Task objective
A line belongs in the answer only if it contains the word "localparam"; copy every such line from the listing below.

Material provided

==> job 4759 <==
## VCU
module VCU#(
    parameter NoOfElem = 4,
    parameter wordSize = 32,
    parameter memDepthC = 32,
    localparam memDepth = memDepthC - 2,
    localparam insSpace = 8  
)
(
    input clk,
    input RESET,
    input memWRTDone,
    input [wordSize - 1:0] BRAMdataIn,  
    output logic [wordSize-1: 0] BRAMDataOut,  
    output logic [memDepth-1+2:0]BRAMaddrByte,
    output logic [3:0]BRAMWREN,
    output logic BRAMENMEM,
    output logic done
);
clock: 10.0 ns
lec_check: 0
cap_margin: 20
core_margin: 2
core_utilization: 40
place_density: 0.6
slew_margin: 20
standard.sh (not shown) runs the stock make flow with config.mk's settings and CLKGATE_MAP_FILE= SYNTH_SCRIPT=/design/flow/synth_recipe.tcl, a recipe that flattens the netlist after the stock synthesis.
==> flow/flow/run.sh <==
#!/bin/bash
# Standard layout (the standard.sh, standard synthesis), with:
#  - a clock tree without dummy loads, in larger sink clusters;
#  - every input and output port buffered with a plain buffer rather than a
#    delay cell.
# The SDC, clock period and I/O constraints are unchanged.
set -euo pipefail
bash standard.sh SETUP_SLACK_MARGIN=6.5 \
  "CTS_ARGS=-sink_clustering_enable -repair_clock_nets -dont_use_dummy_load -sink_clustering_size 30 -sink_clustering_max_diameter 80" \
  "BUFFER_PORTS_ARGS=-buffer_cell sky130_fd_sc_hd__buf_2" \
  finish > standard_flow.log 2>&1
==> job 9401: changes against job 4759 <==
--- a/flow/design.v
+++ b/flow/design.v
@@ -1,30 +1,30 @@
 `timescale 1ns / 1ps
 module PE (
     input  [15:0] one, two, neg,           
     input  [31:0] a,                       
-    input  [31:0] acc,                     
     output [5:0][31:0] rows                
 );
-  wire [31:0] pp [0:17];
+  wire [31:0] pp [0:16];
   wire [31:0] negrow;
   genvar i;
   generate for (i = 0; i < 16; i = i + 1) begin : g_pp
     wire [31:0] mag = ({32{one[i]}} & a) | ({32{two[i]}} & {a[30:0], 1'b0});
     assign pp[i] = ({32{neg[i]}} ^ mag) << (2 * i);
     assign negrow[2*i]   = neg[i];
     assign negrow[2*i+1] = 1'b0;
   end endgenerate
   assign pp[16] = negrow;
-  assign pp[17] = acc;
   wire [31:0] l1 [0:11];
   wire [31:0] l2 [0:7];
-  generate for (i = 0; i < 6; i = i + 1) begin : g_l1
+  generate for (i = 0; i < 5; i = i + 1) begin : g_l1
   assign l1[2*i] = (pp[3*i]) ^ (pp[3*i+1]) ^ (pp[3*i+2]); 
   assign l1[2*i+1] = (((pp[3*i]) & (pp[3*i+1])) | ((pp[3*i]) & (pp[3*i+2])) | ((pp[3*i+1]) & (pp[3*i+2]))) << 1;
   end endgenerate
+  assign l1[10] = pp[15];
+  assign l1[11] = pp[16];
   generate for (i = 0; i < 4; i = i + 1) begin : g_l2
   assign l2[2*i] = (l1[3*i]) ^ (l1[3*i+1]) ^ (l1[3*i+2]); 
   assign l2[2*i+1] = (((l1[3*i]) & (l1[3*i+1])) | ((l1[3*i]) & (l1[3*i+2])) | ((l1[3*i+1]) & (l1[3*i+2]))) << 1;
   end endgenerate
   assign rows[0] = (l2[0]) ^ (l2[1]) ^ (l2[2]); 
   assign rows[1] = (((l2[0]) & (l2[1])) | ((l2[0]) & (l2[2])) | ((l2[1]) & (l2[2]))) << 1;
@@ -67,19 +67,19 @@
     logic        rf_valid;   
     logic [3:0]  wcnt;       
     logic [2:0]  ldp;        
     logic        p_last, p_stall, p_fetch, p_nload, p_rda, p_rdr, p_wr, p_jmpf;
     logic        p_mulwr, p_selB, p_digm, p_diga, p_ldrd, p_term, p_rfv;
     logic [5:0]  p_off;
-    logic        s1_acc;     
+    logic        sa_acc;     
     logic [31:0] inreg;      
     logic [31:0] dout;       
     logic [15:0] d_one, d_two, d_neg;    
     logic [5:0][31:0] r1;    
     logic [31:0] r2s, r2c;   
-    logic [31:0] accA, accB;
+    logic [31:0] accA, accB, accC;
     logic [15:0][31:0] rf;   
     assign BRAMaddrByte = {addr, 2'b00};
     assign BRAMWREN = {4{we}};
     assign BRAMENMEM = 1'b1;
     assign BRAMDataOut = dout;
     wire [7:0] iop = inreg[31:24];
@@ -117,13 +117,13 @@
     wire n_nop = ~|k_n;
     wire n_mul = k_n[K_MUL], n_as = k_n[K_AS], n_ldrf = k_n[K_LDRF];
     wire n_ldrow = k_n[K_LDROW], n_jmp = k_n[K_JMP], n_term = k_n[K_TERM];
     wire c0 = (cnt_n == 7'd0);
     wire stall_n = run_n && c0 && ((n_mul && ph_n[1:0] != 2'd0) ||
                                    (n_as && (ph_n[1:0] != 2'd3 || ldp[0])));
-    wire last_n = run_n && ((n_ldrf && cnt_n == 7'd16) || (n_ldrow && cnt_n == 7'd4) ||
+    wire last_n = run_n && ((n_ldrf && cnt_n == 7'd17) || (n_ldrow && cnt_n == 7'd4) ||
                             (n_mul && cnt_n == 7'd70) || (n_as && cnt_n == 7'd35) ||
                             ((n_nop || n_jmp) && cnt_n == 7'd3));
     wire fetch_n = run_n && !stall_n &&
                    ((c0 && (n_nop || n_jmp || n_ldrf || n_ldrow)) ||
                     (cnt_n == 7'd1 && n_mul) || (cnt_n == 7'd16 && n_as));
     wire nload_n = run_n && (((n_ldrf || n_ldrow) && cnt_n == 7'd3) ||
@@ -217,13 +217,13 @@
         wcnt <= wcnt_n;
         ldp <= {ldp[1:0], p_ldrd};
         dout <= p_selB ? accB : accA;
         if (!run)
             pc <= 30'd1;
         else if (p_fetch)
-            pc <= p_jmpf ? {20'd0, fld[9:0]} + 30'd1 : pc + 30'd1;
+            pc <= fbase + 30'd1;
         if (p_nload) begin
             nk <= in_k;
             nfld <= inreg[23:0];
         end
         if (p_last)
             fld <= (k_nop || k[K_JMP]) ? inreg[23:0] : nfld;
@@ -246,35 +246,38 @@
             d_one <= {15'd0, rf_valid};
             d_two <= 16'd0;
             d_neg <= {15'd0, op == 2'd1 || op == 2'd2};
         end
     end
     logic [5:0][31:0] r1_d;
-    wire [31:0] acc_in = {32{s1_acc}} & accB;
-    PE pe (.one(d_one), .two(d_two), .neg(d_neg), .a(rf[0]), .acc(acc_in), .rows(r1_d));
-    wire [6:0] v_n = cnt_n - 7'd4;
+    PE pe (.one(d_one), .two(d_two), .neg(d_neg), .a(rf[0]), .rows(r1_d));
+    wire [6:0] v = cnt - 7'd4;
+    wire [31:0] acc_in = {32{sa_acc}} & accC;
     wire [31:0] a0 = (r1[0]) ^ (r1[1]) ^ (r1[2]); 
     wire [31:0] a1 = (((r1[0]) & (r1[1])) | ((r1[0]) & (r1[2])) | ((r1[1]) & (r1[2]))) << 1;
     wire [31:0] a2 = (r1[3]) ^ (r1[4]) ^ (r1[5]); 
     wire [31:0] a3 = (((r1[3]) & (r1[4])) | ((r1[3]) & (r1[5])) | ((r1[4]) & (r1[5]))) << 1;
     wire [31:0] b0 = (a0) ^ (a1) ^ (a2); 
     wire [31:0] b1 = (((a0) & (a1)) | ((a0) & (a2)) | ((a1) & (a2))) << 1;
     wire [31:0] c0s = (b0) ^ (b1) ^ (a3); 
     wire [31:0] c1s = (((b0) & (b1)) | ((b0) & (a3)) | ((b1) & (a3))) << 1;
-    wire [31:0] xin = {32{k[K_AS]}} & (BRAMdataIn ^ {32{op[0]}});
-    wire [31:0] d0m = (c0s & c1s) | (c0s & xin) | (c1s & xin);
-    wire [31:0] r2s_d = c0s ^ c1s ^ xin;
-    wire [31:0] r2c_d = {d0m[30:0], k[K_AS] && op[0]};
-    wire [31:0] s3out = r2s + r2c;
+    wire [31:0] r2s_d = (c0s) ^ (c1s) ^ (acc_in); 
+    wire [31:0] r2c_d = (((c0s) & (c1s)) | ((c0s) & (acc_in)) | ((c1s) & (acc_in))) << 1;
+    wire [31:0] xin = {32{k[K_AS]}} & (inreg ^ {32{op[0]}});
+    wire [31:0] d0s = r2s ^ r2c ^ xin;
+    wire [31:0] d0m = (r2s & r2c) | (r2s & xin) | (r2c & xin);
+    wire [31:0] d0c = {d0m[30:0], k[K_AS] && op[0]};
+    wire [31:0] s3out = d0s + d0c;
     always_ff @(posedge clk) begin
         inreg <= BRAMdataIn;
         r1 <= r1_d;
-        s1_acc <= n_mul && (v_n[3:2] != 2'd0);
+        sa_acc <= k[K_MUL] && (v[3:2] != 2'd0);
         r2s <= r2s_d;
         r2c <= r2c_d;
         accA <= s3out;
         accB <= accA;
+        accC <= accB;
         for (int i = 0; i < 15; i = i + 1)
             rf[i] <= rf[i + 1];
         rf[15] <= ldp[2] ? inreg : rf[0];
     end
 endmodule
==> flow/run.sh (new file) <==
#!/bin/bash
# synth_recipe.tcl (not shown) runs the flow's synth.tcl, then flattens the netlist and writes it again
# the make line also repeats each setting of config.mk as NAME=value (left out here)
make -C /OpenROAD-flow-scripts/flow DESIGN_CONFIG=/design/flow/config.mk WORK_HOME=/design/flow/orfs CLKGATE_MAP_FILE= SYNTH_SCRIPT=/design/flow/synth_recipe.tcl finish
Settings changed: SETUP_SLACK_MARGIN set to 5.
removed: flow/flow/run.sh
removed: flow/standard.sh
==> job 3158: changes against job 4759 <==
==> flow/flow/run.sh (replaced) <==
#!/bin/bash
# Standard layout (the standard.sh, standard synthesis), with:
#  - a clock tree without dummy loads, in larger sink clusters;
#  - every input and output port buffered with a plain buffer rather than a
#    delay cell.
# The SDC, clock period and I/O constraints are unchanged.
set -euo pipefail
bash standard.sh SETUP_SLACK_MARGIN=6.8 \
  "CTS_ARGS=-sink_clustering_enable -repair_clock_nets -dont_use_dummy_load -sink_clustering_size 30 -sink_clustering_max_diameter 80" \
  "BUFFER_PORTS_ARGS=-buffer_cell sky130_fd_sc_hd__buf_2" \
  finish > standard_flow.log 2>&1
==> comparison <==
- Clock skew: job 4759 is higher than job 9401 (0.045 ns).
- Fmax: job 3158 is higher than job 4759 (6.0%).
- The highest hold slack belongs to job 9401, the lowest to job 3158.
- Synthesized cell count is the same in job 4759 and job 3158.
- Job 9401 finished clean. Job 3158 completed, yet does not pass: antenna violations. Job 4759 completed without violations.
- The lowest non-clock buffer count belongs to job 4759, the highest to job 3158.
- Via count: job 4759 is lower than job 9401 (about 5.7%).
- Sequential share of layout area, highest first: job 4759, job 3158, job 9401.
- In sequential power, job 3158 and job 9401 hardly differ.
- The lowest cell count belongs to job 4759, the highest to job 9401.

Answer box
    localparam memDepth = memDepthC - 2,
    localparam insSpace = 8  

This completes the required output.